Copy exactly the lines of the material below that run from the one containing "3_3_place_gp: 125 / -1660 / -327 / 1330 / 174" through the one containing "cells by family". Copy no other lines.

═════ RECORDS SHOWN

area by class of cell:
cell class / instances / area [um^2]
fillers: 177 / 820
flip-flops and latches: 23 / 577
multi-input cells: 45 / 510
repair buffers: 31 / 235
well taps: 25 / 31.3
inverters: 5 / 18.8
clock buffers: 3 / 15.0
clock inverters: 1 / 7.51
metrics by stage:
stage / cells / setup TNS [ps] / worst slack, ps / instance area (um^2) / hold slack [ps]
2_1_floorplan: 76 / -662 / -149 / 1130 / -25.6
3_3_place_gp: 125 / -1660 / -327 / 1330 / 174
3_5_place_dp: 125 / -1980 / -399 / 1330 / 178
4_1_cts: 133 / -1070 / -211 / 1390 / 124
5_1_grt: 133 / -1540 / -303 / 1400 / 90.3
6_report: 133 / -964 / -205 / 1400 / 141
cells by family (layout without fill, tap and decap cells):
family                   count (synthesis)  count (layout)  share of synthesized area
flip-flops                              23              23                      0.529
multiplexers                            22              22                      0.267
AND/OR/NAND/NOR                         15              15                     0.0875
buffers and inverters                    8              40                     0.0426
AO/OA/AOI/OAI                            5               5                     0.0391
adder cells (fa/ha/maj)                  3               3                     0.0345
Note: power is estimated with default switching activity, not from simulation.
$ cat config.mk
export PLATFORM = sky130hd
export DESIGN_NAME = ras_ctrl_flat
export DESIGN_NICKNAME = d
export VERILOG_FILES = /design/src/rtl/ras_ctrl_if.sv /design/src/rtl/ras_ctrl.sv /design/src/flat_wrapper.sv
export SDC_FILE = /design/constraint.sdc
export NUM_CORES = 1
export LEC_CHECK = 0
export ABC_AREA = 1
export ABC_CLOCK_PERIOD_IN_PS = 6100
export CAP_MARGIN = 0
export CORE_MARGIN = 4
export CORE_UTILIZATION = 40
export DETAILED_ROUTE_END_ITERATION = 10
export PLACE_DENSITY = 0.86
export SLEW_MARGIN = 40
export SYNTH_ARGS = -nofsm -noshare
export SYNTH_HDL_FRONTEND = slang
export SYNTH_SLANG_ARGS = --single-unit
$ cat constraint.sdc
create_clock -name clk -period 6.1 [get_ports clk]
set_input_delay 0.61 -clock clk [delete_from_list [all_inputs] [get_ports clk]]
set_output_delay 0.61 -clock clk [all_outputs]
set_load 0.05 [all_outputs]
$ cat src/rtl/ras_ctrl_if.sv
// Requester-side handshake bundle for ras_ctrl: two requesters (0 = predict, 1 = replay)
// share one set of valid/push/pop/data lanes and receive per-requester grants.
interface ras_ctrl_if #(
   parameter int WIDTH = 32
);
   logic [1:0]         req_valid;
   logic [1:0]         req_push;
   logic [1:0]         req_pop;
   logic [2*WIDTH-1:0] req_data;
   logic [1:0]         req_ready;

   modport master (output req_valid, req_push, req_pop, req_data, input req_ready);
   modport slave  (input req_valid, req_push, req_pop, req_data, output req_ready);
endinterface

══════════
═════ RECORDS SHOWN

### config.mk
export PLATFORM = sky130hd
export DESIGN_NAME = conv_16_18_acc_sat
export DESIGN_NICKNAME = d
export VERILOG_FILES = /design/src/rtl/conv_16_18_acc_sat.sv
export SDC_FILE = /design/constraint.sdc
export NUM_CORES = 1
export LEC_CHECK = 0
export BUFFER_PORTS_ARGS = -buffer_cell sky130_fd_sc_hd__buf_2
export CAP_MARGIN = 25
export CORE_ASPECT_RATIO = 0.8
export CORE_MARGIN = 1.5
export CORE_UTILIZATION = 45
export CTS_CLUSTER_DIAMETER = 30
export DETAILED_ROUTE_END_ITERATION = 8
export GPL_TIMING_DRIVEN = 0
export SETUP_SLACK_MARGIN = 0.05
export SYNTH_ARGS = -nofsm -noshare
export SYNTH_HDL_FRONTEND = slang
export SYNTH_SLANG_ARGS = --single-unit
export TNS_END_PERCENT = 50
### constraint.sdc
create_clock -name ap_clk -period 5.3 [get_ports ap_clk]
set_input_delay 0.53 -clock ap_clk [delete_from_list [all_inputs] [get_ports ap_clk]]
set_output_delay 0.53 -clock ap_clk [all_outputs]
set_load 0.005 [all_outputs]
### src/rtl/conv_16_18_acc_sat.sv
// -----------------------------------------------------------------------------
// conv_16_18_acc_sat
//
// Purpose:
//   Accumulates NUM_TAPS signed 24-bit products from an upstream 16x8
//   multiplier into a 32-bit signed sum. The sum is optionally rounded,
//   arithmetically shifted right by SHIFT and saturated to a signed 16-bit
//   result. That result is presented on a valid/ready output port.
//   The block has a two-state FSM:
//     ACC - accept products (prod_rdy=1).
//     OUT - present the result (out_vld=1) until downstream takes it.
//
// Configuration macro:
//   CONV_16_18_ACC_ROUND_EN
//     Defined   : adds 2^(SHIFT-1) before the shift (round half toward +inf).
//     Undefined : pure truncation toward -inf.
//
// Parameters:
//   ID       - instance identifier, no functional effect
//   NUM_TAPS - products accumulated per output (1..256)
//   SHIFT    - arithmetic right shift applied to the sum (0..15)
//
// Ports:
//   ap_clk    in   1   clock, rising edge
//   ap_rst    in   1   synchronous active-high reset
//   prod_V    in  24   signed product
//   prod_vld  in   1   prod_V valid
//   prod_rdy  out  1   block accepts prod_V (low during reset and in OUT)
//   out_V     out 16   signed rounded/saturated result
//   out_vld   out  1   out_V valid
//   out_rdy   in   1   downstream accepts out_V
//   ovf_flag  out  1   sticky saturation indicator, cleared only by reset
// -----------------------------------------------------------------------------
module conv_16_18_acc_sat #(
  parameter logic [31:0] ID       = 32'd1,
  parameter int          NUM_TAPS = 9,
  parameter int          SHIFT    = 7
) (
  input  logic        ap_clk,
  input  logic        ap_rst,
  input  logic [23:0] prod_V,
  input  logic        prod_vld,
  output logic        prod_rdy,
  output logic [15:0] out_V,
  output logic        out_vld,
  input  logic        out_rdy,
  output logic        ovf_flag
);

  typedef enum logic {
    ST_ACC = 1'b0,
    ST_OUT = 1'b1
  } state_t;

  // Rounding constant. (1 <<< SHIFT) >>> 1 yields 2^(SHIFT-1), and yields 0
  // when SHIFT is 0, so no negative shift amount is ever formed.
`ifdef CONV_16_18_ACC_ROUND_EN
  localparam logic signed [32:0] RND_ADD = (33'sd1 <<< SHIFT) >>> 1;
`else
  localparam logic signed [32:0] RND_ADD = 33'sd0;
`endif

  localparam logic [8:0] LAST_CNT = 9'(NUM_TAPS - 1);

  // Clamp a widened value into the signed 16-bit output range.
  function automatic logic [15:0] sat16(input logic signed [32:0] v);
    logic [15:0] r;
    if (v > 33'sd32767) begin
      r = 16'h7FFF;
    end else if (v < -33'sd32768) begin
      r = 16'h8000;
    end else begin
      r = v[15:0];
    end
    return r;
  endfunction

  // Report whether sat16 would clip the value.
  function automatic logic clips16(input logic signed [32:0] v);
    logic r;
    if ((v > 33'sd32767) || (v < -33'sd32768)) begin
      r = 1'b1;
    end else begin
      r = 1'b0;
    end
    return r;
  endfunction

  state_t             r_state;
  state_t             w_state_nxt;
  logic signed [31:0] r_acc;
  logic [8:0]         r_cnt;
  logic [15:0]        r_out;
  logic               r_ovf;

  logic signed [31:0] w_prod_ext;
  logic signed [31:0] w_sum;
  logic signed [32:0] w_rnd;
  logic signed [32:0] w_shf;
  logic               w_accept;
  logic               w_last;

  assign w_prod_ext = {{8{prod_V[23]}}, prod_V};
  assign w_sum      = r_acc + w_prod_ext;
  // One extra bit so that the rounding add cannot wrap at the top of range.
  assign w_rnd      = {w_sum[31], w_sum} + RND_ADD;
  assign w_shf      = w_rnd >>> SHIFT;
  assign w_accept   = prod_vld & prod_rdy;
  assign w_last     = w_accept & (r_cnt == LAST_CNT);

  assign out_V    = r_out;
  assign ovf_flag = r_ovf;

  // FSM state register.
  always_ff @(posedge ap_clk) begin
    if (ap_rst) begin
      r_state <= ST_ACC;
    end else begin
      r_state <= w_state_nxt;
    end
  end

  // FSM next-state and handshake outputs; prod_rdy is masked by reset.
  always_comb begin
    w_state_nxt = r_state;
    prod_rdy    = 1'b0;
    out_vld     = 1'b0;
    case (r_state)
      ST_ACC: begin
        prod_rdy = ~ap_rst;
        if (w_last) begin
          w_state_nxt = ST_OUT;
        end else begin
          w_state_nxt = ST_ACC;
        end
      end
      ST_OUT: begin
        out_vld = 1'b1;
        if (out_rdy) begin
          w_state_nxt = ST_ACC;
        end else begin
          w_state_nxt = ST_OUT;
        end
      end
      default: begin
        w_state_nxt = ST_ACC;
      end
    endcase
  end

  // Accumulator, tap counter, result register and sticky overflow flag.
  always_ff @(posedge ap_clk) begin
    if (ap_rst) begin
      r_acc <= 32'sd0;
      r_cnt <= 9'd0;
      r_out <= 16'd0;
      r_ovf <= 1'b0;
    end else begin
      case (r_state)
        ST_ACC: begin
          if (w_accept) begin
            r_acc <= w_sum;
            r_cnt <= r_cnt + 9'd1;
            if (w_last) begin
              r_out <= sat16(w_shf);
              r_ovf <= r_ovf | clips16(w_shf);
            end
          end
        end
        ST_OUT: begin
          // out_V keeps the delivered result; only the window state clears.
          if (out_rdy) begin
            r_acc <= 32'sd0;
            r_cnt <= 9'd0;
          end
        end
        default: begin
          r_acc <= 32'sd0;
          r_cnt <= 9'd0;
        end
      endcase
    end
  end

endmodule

══════════

▶ TASK RESPONSE:
3_3_place_gp: 125 / -1660 / -327 / 1330 / 174
3_5_place_dp: 125 / -1980 / -399 / 1330 / 178
4_1_cts: 133 / -1070 / -211 / 1390 / 124
5_1_grt: 133 / -1540 / -303 / 1400 / 90.3
6_report: 133 / -964 / -205 / 1400 / 141
cells by family (layout without fill, tap and decap cells):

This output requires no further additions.